Play to Learn
Written by Mr. Isenmann, Middle Team Teacher
Education and fun. What comes to mind when you think of those two words together? Before I became a teacher, those words conjured memories from PE class. Each day I’d pray for Coach Hummel to utter those magical words: “Today we’re playing dodgeball.” Dodgeball–a glorious game where you can both punish your enemies and flirt with cute girls by pegging them in the back of the head with a foam ball (at least, that’s what my adolescent mind thought).
It’s easy to remember the fun I had in PE, not so easy for all of my other classes. My academic experiences usually involved listening to lectures, answering textbook questions, or completing seemingly endless streams of worksheets. The only time we did a “fun” activity was usually to celebrate a holiday or the end of a quarter–a reward for all of our hard work, I suppose. We were allowed to have fun after the learning had occurred. I think this is backward. You should have fun so that you’re better able to learn.
Research has shown that learning and happiness, in fact, complement each other. I’ve seen TED talks, read articles, and listened to podcasts that all explained how the human brain functions much better when it’s happy. What better way to be happy than to have fun? This is why I deliberately seek to make my instruction as engaging as I can.
Lately, the instruction I’ve spent the most time adapting for fun has been the Orton-Gillingham (OG) approach. I won’t go into detail about what OG is, however, I will say that repetition is a crucial aspect to the approach. I wanted to create a way to make repetitive practice fun, so I created Q-Slap.

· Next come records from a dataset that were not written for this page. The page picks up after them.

`config.mk`:
```
export PLATFORM = sky130hd
export DESIGN_NAME = pcm_pwr_admit
export DESIGN_NICKNAME = d
export VERILOG_FILES = /design/src/rtl/pb_pkg.sv /design/src/rtl/pb_route.sv /design/src/rtl/pb_slot_pick.sv /design/src/rtl/pb_ledger.sv /design/src/rtl/pcm_pwr_admit.sv
export SDC_FILE = /design/constraint.sdc
export NUM_CORES = 1
export LEC_CHECK = 0
export BUFFER_PORTS_ARGS = -buffer_cell sky130_fd_sc_hd__clkbuf_2
export CELL_PAD_IN_SITES_DETAIL_PLACEMENT = 1
export CELL_PAD_IN_SITES_GLOBAL_PLACEMENT = 1
export CORE_UTILIZATION = 47
export DETAILED_ROUTE_END_ITERATION = 10
export GPL_ROUTABILITY_DRIVEN = 0
export PLACE_DENSITY = 0.8
export SYNTH_ARGS = -nofsm -noshare
export SYNTH_HDL_FRONTEND = slang
export SYNTH_HIERARCHICAL = 1
export SYNTH_SLANG_ARGS = --single-unit
```
`constraint.sdc`:
```
create_clock -name clk -period 26.8 [get_ports clk]
set_input_delay 1.34 -clock clk [delete_from_list [all_inputs] [get_ports clk]]
set_output_delay 1.34 -clock clk [all_outputs]
set_load 0.01 [all_outputs]
```
`src/rtl/pb_pkg.sv`:
```
package pb_pkg;
  typedef enum logic {PUMP_LOCAL = 1'b0, PUMP_GLOBAL = 1'b1} pump_sel_e;
endpackage

```
`src/rtl/pb_route.sv`:
```
// Combinational fit test and pump routing for one presented write.
module pb_route #(
  parameter int NCHIP         = 8,
  parameter int CNT_W         = 3,
  parameter int SUMW          = 7,
  parameter int LOCAL_BUDGET  = 4,
  parameter int GLOBAL_BUDGET = 4,
  parameter int DIMM_BUDGET   = 24
) (
  input  logic [NCHIP*CNT_W-1:0] req_cnt,
  input  logic [NCHIP*SUMW-1:0]  loc_used,
  input  logic [SUMW-1:0]        gbl_used,
  input  logic [SUMW-1:0]        tot_used,
  output logic                   fits,
  output logic [NCHIP-1:0]       src
);
  import pb_pkg::*;

  localparam logic [SUMW-1:0] LB = SUMW'(LOCAL_BUDGET);
  localparam logic [SUMW-1:0] GB = SUMW'(GLOBAL_BUDGET);
  localparam logic [SUMW-1:0] DB = SUMW'(DIMM_BUDGET);

  logic [SUMW-1:0] rem;
  logic [SUMW-1:0] cnt;
  logic [SUMW-1:0] sum;
  logic            cover_ok;

  // Overflowing chips are offered to the shared pump lowest index first.
  always_comb begin
    rem      = GB - gbl_used;
    sum      = '0;
    cnt      = '0;
    cover_ok = 1'b1;
    src      = '0;
    for (int i = 0; i < NCHIP; i++) begin
      cnt = SUMW'(req_cnt[i*CNT_W +: CNT_W]);
      sum = sum + cnt;
      if (loc_used[i*SUMW +: SUMW] + cnt > LB) begin
        if (cnt <= rem) begin
          src[i] = PUMP_GLOBAL;
          rem    = rem - cnt;
        end else begin
          cover_ok = 1'b0;
        end
      end
    end
    fits = cover_ok && (tot_used + sum <= DB);
  end
endmodule

```
`src/rtl/pb_slot_pick.sv`:
```
// Lowest-index free slot finder.
module pb_slot_pick #(
  parameter int NSLOT = 4,
  parameter int SLW   = 2
) (
  input  logic [NSLOT-1:0] busy,
  output logic             any_free,
  output logic [SLW-1:0]   idx
);
  always_comb begin
    any_free = 1'b0;
    idx      = '0;
    for (int s = NSLOT - 1; s >= 0; s--) begin
      if (!busy[s]) begin
        any_free = 1'b1;
        idx      = SLW'(s);
      end
    end
  end
endmodule

```
`src/rtl/pb_ledger.sv`:
```
// Reservation state: per-chip local usage, shared usage, per-slot records.
module pb_ledger #(
  parameter int NCHIP = 8,
  parameter int CNT_W = 3,
  parameter int SUMW  = 7,
  parameter int NSLOT = 4,
  parameter int SLW   = 2
) (
  input  logic                   clk,
  input  logic                   rst_n,
  input  logic                   admit,
  input  logic [NCHIP*CNT_W-1:0] adm_cnt,
  input  logic [NCHIP-1:0]       adm_src,
  input  logic [SLW-1:0]         adm_slot,
  input  logic                   done_valid,
  input  logic [SLW-1:0]         done_slot,
  output logic [NCHIP*SUMW-1:0]  loc_used,
  output logic [SUMW-1:0]        gbl_used,
  output logic [NSLOT-1:0]       slot_busy
);
  import pb_pkg::*;

  logic [NCHIP*CNT_W-1:0] tab_cnt [NSLOT];
  logic [NCHIP-1:0]       tab_src [NSLOT];
  logic [SUMW-1:0]        loc_q [NCHIP];
  logic [SUMW-1:0]        loc_d [NCHIP];
  logic [SUMW-1:0]        gbl_q, gbl_d;
  logic [NSLOT-1:0]       busy_q, busy_d;
  logic                   rel;
  logic [NCHIP*CNT_W-1:0] rel_cnt;
  logic [NCHIP-1:0]       rel_src;
  logic [SUMW-1:0]        c_in, c_out;

  assign rel     = done_valid && (int'(done_slot) < NSLOT) && busy_q[done_slot];
  assign rel_cnt = rel ? tab_cnt[done_slot] : '0;
  assign rel_src = rel ? tab_src[done_slot] : '0;

  always_comb begin
    gbl_d  = gbl_q;
    busy_d = busy_q;
    c_in   = '0;
    c_out  = '0;
    for (int i = 0; i < NCHIP; i++) begin
      loc_d[i] = loc_q[i];
      c_in     = admit ? SUMW'(adm_cnt[i*CNT_W +: CNT_W]) : '0;
      c_out    = SUMW'(rel_cnt[i*CNT_W +: CNT_W]);
      if (adm_src[i] == PUMP_GLOBAL) gbl_d = gbl_d + c_in;
      else                           loc_d[i] = loc_d[i] + c_in;
      if (rel_src[i] == PUMP_GLOBAL) gbl_d = gbl_d - c_out;
      else                           loc_d[i] = loc_d[i] - c_out;
    end
    if (admit) busy_d[adm_slot]  = 1'b1;
    if (rel)   busy_d[done_slot] = 1'b0;
  end

  always_ff @(posedge clk) begin
    if (!rst_n) begin
      gbl_q  <= '0;
      busy_q <= '0;
      for (int i = 0; i < NCHIP; i++) loc_q[i] <= '0;
    end else begin
      gbl_q  <= gbl_d;
      busy_q <= busy_d;
      for (int i = 0; i < NCHIP; i++) loc_q[i] <= loc_d[i];
    end
  end

  always_ff @(posedge clk) begin
    if (admit) begin
      tab_cnt[adm_slot] <= adm_cnt;
      tab_src[adm_slot] <= adm_src;
    end
  end

  for (genvar g = 0; g < NCHIP; g++) begin : g_flat
    assign loc_used[g*SUMW +: SUMW] = loc_q[g];
  end
  assign gbl_used  = gbl_q;
  assign slot_busy = busy_q;
endmodule

```
`src/rtl/pcm_pwr_admit.sv`:
```
// Top: per-chip pump budget admission with a shared overflow pump.
module pcm_pwr_admit #(
  parameter int NCHIP         = 8,
  parameter int CNT_W         = 3,
  parameter int LOCAL_BUDGET  = 4,
  parameter int GLOBAL_BUDGET = LOCAL_BUDGET,
  parameter int DIMM_BUDGET   = 24,
  parameter int NSLOT         = 4,
  parameter int SUMW          = $clog2(DIMM_BUDGET + NCHIP * ((1 << CNT_W) - 1) + 1),
  parameter int SLW           = (NSLOT > 1) ? $clog2(NSLOT) : 1
) (
  input  logic                   clk,
  input  logic                   rst_n,
  input  logic                   req_valid,
  output logic                   req_ready,
  input  logic [NCHIP*CNT_W-1:0] req_cnt,
  output logic                   admit,
  output logic [NCHIP-1:0]       adm_src,
  output logic [SLW-1:0]         adm_slot,
  input  logic                   done_valid,
  input  logic [SLW-1:0]         done_slot
);
  logic [NCHIP*SUMW-1:0] loc_used;
  logic [SUMW-1:0]       gbl_used;
  logic [SUMW-1:0]       tot_used;
  logic [NSLOT-1:0]      slot_busy;
  logic                  fits;
  logic                  any_free;
  logic [NCHIP-1:0]      src;
  logic [SLW-1:0]        free_idx;

  always_comb begin
    tot_used = gbl_used;
    for (int i = 0; i < NCHIP; i++) tot_used = tot_used + loc_used[i*SUMW +: SUMW];
  end

  pb_route #(
    .NCHIP(NCHIP), .CNT_W(CNT_W), .SUMW(SUMW), .LOCAL_BUDGET(LOCAL_BUDGET),
    .GLOBAL_BUDGET(GLOBAL_BUDGET), .DIMM_BUDGET(DIMM_BUDGET)
  ) u_route (
    .req_cnt(req_cnt), .loc_used(loc_used), .gbl_used(gbl_used),
    .tot_used(tot_used), .fits(fits), .src(src)
  );

  pb_slot_pick #(.NSLOT(NSLOT), .SLW(SLW)) u_pick (
    .busy(slot_busy), .any_free(any_free), .idx(free_idx)
  );

  assign req_ready = fits && any_free;
  assign admit     = req_valid && req_ready;
  assign adm_src   = src;
  assign adm_slot  = free_idx;

  pb_ledger #(
    .NCHIP(NCHIP), .CNT_W(CNT_W), .SUMW(SUMW), .NSLOT(NSLOT), .SLW(SLW)
  ) u_ledger (
    .clk(clk), .rst_n(rst_n), .admit(admit), .adm_cnt(req_cnt),
    .adm_src(adm_src), .adm_slot(adm_slot), .done_valid(done_valid),
    .done_slot(done_slot), .loc_used(loc_used), .gbl_used(gbl_used),
    .slot_busy(slot_busy)
  );
endmodule

```
Yosys cells after proc, flatten, opt, wreduce, memory -nomap -nowiden. Memories as Yosys holds them, arrays and structs flattened. Cells that the tools add are included.

Register bits: 11. Bits in writable memories: 184. Input port bits: 30. Output and inout port bits: 12. Memories kept: 3.

Memory list: u_ledger.tab_cnt (words 4, bits a word 24, rd ports 1, clocked after memory_dff 0, wr ports 1, line pb_ledger.sv:23) `logic [NCHIP*CNT_W-1:0] tab_cnt [NSLOT];`; u_ledger.loc_q (words 8, bits a word 7, rd ports 8, clocked after memory_dff 0, wr ports 8, line pb_ledger.sv:25) `logic [SUMW-1:0] loc_q [NCHIP];`; u_ledger.tab_src (words 4, bits a word 8, rd ports 1, clocked after memory_dff 0, wr ports 1, line pb_ledger.sv:24) `logic [NCHIP-1:0] tab_src [NSLOT];`.

$add $sub $neg: 64. Order comparisons: 21. Mux-type cells: 115. Bitwise operators: 11. Reduce and logical (&&, ||, !) cells: 6.

Operators by type and width (number): 2-to-1 mux 7 bit (54); adder 7 bit (25); subtractor 7 x 3 -> 7 bit (23); adder 7 x 3 -> 7 bit (14); greater-than comparator 7 x 3 -> 1 bit (second input constant) (8); <= comparator 3 x 7 -> 1 bit (8); 2-to-1 mux 1 bit (42); 2-to-1 mux 24 bit (1); 2-to-1 mux 3 bit (8); 2-to-1 mux 2 bit (4); 2-to-1 mux 4 bit (2); 2-to-1 mux 8 bit (1); bitwise OR 1 bit (8); <= comparator 7 x 5 -> 1 bit (second input constant) (1); subtractor 3 x 7 -> 7 bit (first input constant) (1); logical AND 1 bit (6); < comparator 2 x 3 -> 1 bit (second input constant) (2); adder 3 x 3 -> 4 bit (1); AND 4 bit (1); demux 1 bit (select 2 bit) (2); >= comparator 2 x 1 -> 1 bit (second input constant) (2); inverter 4 bit (1); bitwise OR 4 bit (1); binary-select mux 1 bit (select 2 bit) (1).

Logic depth before layout (Yosys ltp).
Depth in word-level cells: 61. Gate-level depth with buffers: 130. Gate-level depth less buffers: 129.

Hierarchy. The synthesis kept the hierarchy.

By module, submodules not included: pb_ledger (times used 1, cells each 1248, area an instance 13367.8 µm², seq. area each 5185.0 µm²); pb_route (times used 1, cells each 660, area an instance 4989.8 µm², seq. area each 0.0 µm²); pcm_pwr_admit (times used 1, cells each 129, area an instance 1277.5 µm², seq. area each 0.0 µm²); pb_slot_pick (times used 1, cells each 5, area an instance 28.8 µm², seq. area each 0.0 µm²).

Worst setup path after synthesis. Ideal clock, no wire load.

Kind: input to register. Start point: input req_cnt[0]. End point: register u_ledger.gbl_q[6], in the netlist u_ledger/gbl_used[6]. Library setup time: 72 ps. Data arrival time: 27726 ps. Slack: -997 ps. Stages on the path: 107. Path buffers: 1. Path through: ha_1 > inv_1 > fa_1 > xor2_1 > a21oi_1 > a311oi_2 > a22oi_4 > mux2i_1 > inv_1 > ha_1 > and3_1 > nor2_1 > mux2i_1 > nor3_1 > a41oi_1 > mux2_2 > ha_1 > nand2b_1 > [71 not listed] > fa_1 > nor2b_1 > o21ai_0 > o21ai_0 > nor2_1 > ha_1 > xor2_1 > nand2_1 > o31ai_1 > ha_1 > nand2b_1 > and3_1 > nand2_1 > a2111oi_2 > nor3_1 > mux2_2 > or2_0 > mux2i_1.

Elaborated cells between the ends (all ways): 114.

RTL lines: start: declaration (line pcm_pwr_admit.sv:16) `input logic [NCHIP*CNT_W-1:0] req_cnt,`; adder 7 x 3 -> 7 bit / <= comparator 3 x 7 -> 1 bit (equally long branches) (line pb_route.sv:38, pb_route.sv:39); greater-than comparator 7 x 3 -> 1 bit / 2-to-1 mux 1 bit (equally long branches) (line pb_route.sv:38, pb_route.sv:39); 2-to-1 mux 1 bit * (line pb_route.sv:38) `if (loc_used[i*SUMW +: SUMW] + cnt > LB) begin`; via adm_src[0] (line pcm_pwr_admit.sv:18) `output logic [NCHIP-1:0] adm_src,`; 2-to-1 mux 7 bit * (line pb_ledger.sv:47) `if (adm_src[i] == PUMP_GLOBAL) gbl_d = gbl_d + c_in;`; subtractor 7 x 3 -> 7 bit (line pb_ledger.sv:49) `if (rel_src[i] == PUMP_GLOBAL) gbl_d = gbl_d - c_out;`; 2-to-1 mux 7 bit * (line pb_ledger.sv:49); adder 7 bit (line pb_ledger.sv:47); [19 not listed]; adder 7 bit (line pb_ledger.sv:47); 2-to-1 mux 7 bit * (line pb_ledger.sv:47); subtractor 7 x 3 -> 7 bit (line pb_ledger.sv:49); 2-to-1 mux 7 bit * (line pb_ledger.sv:49); adder 7 bit (line pb_ledger.sv:47); 2-to-1 mux 7 bit * (line pb_ledger.sv:47); subtractor 7 x 3 -> 7 bit (line pb_ledger.sv:49); 2-to-1 mux 7 bit * (line pb_ledger.sv:49); end signal: assignment (line pb_ledger.sv:62) `gbl_q <= gbl_d;`; end: declaration (line pb_ledger.sv:27) `logic [SUMW-1:0] gbl_q, gbl_d;`.

The timed path passes the listed nets; every way through them passes the cells marked *. A chain may end at the register's enable or synchronous reset.

Final worst setup path.
Start point: input req_cnt[0]. End point: register u_ledger.gbl_q[6], in the netlist u_ledger/gbl_used[6].

Cells in the longest elaborated chain, start to end: 60. Elaborated cells between the ends (all ways): 114.

Ends and longest elaborated chain: adder 7 x 3 -> 7 bit (tied with other cells) (line pb_route.sv:38); greater-than comparator 7 x 3 -> 1 bit / 2-to-1 mux 7 bit (equally long branches) (line pb_route.sv:38, pb_route.sv:39); 2-to-1 mux 7 bit (line pb_route.sv:38); subtractor 7 x 3 -> 7 bit / <= comparator 3 x 7 -> 1 bit (equally long branches) (line pb_route.sv:41, pb_route.sv:39); 2-to-1 mux 7 bit (line pb_route.sv:39) `if (cnt <= rem) begin`; 2-to-1 mux 7 bit (line pb_route.sv:38); subtractor 7 x 3 -> 7 bit / <= comparator 3 x 7 -> 1 bit (equally long branches) (line pb_route.sv:41, pb_route.sv:39); 2-to-1 mux 7 bit (line pb_route.sv:39); [17 not listed]; via fits (line pcm_pwr_admit.sv:27) `logic fits;`; [27 not listed]; adder 7 bit (line pb_ledger.sv:47); 2-to-1 mux 7 bit (line pb_ledger.sv:47); subtractor 7 x 3 -> 7 bit (line pb_ledger.sv:49); 2-to-1 mux 7 bit (line pb_ledger.sv:49); adder 7 bit (line pb_ledger.sv:47); 2-to-1 mux 7 bit * (line pb_ledger.sv:47); subtractor 7 x 3 -> 7 bit (line pb_ledger.sv:49); 2-to-1 mux 7 bit * (line pb_ledger.sv:49).

Marked as above.

==> summary.md <==
| Metric | Value |
|---|---|
| Status | complete, but fails checks |
| Failing checks | design-rule violations |
| Post-synth ARST share | 0 |
| CTS sink count | 195 |
| F_max | 38.1 MHz |
| Largest net degree at the start of global routing | 36 |
| CP arrival | 26.66 ns |
| Top cells by area, synth | edfxtp_1 20%, fa_1 11%, ha_1 10%, dfxtp_1 6.8%, xnor2_1 4.9% |
| Vias/cell | 6.17 |
| Initial antenna violation count | 1 |
| Initial DRT Pass Iterations | 8 |
| Slew Limit Fails | 0 |
| Post-route ant nets | 0 |
| CTS max path bufs | 2 |
| GRT Total Usage | 0.304 |
| Number of global-route vias before repair | 17,400 |
| Wire per inst | 24.3 um |
| Critical path class | in -> reg |
| Final core occ | 0.539 |
| Reg2Reg Depth | 122 |
| Fraction of layout instances using a drive strength above 1 | 0.163 |
| Slew @ Worst Pin | 1.14 ns |
| WL final | 65,100 um |
| Crit path capture type | register |
| Slowest CP cell | ha_1 |
| Hold slack | 0.564 ns |
| Dpl hpwl | 47,800 um |
| Die Ht | 207 um |
| Syn Area/Cell | 9.63 um2 |
| Cts bufs inserted | 17 |
| Root buf cell | clkbuf_16 |
| Worst-path clk slew | 0.09 ns |
| Vias | 16,500 |
| Nets | 2,430 |
| Die width | 207 um |
| Bufs and invs on worst path | 7 |
| Mapped Area | 19,700 um2 |
| Crit path depth | 122 |
| Post-synth top area cell | edfxtp_1 |
| Worst-path maximum fanout | 6 |
| Max-cap violations | 0 |
| Final setup viols | 0 |
| Iter 0 DRT Violations | 1,010 |
| Ys flop type | edfxtp_1 |
| Min-Delay Path Class | reg -> reg |
| WP data required | 27.21 ns |
| Worst hold path depth | 1 |
| CTS Hold Bufs | 0 |
| Post-route minimum period | 26.25 ns |
| Tcrit/Tclk final | 0.979 |
| Unique masters post-synth | 116 |
| Startpoint types | primary input |
| Final Hold Fails | 0 |
| GRT Residual Overflow | 0 |
| Register bit total from synthesis | 195 |
| First-pass GRT wire length | 98,300 um |
| Number of synthesized flops with an enable pin | 128 |
| Synth warnings | 6 |
| Die area | 42,700 um2 |
| Buffers on Ports | 41 |
| CTS tree | yes |
| Core ar. | 41,000 um2 |
| Kind of cell adding the most delay to the critical path | adder cells |
| Cell Rows | 74 |
| Worst Clk Skew | 0.0136 ns |
| Clock Latency Late Sink | 0.47 ns |
| Initial Utilization | 0.479 |
| Max transition margin | 0.237 |
| Synthesis-to-layout area growth | 12.5% |
| Crit-path max cell delay | 0.40 ns |
| Post-synthesis sequential area ratio | 0.264 |
| Post-Synthesis Cells | 2,042 |
| Htree depth | 4 |
| Mapped Nets | 2,334 |
| Synth top area share | 0.195 |
| DRC Markers | 4 |
| I/O pin cnt | 42 |
-- final cells by class --
type / instances / area, um2
timing repair buffer: 122 / 836
sequential: 195 / 5180
clock inverter: 15 / 176
tap: 532 / 666
inverter: 200 / 751
clock buffer: 17 / 425
antenna: 1 / 2.50
multi-input combinational: 1602 / 14100
fill: 4585 / 18900
-- cells in the mapped netlist (all sizes together) (16+ instances only) --
cell / number
o211ai: 21
nand2b: 23
a211oi: 17
edfxtp: 128
and3: 20
mux2i: 54
xor2: 52
inv: 200
nor2: 156
mux4: 22
a21o: 42
nand2: 139
nor2b: 50
ha: 157
a31oi: 16
nor3b: 22
fa: 105
clkbuf: 37
mux2: 46
and2: 51
o21a: 20
nand4: 24
nor3: 51
o21ai: 93
xnor2: 121
nand3: 34
dfxtp: 67
a21oi: 110
-- per-layer routing --
| layer | track usage | vias to the layer above | routed length, um |
|---|---|---|---|
| met5 | 0 | - | 16 |
| met4 | 0.118 | 2 | 2060 |
| met3 | 0.0556 | 127 | 3800 |
| met2 | 0.516 | 508 | 31800 |
| met1 | 0.384 | 8473 | 27400 |
| li1 | - | 7439 | - |
-- worst paths after layout --
kind                              start               endpoint  slack (ns)
setup / recovery             req_cnt[0]   u_ledger/gbl_used[6]        0.55
hold / removal    u_ledger/slot_busy[0]  u_ledger/slot_busy[0]        0.56
setup reg to reg   u_ledger/gbl_used[0]   u_ledger/gbl_used[6]        0.72
hold reg to reg   u_ledger/slot_busy[0]  u_ledger/slot_busy[0]        0.56
-- state kept, by name, indices dropped and copies added (netlist names) --
signal and cells:
u_ledger/loc_q 56, u_ledger/gbl_used 7, u_ledger/tab_cnt 96, u_ledger/slot_busy 4, u_ledger/tab_src 32
-- metrics by stage --
stage          instances  area [um2]  setup slack [ns]  setup TNS, ns
2_1_floorplan       2042       19700            0.0412              0
3_3_place_gp        2618       20800            -0.237         -0.237
3_5_place_dp        2618       20800             -1.73          -5.73
4_1_cts             2659       21600            0.0408              0
5_1_grt             2683       22100            -0.405         -0.447
6_report            2684       22100             0.551              0
-- cells in the final DEF, fill, tap and decap left out, types with 50 or more instances in the layout --
master	synthesis	layout
a21oi_1	107	100
buf_4	1	76
dfxtp_1	67	67
edfxtp_1	128	128
fa_1	105	104
ha_1	157	142
inv_1	199	199
nand2_1	138	136
nor2_1	153	150
nor3_1	51	50
o21ai_0	79	69
xnor2_1	111	110
-- cells by family (layout without fill, tap and decap cells) --
logic type / count (synthesis) / count (layout) / synth area share
adders and majority gates: 264 / 264 / 0.208
xor gates and xnor gates: 180 / 180 / 0.0934
muxes: 122 / 122 / 0.0790
AOI/OAI and AO/OA: 409 / 409 / 0.144
buffers and inverters: 245 / 354 / 0.0474
other: 0 / 1 / 0
DFF: 195 / 195 / 0.264
and+or+nand+nor: 627 / 627 / 0.164
-- timing repair --
action / in CTS / in global routing
endpoints found under the setup margin: 6 / 6
resized for setup: 30 / 63
cloned: 0 / 1
pin swaps: 8 / 20
setup buffers: 9 / 22
Power is left out: the tool's default activity adds up to more than one toggle a clock period on the data nets, which glitch-free logic cannot reach.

Q-Slap is a game where each player has answer cards and competes to be the first player to slap down the correct card, earning a point. I’ll give a more in-depth example to help illustrate the game.
If we were reviewing the six syllable types (closed, open, vowel team, consonant-le, bossy-R, and silent-e) the students would each have six cards, each with one of the aforementioned syllable types. I would then place down a slip of paper with a random word on it. Let’s say the word is “turtle.” As soon as I lay the word down, the students would look through their cards and determine which syllable types are present in turtle then slap the card(s) face down. Once everyone has made their guesses they reveal their answers (consonant-le and bossy-R). Whoever guesses the answer correctly first gets the slip of paper which represents one point. The player with the most points at the end of the game wins. Simple, right?
Q-Slap has been a success for me these past two years. My middle schoolers often ask to play, which tells me it’s working since middle schoolers are rarely eager to do much of anything! It gives them what they need academically–repetition–along with what they need emotionally–reward.
The next time you plan a lesson or activity for a young person, think about mixing in a little fun. This doesn’t necessarily mean you have to play a game. You could simply reward them for answering a certain number of questions correctly or team students together to answer the questions with whiteboards in a competition. No matter the assignment, if you take the time to consider a student’s emotional investment, you’ll be rewarded for your efforts.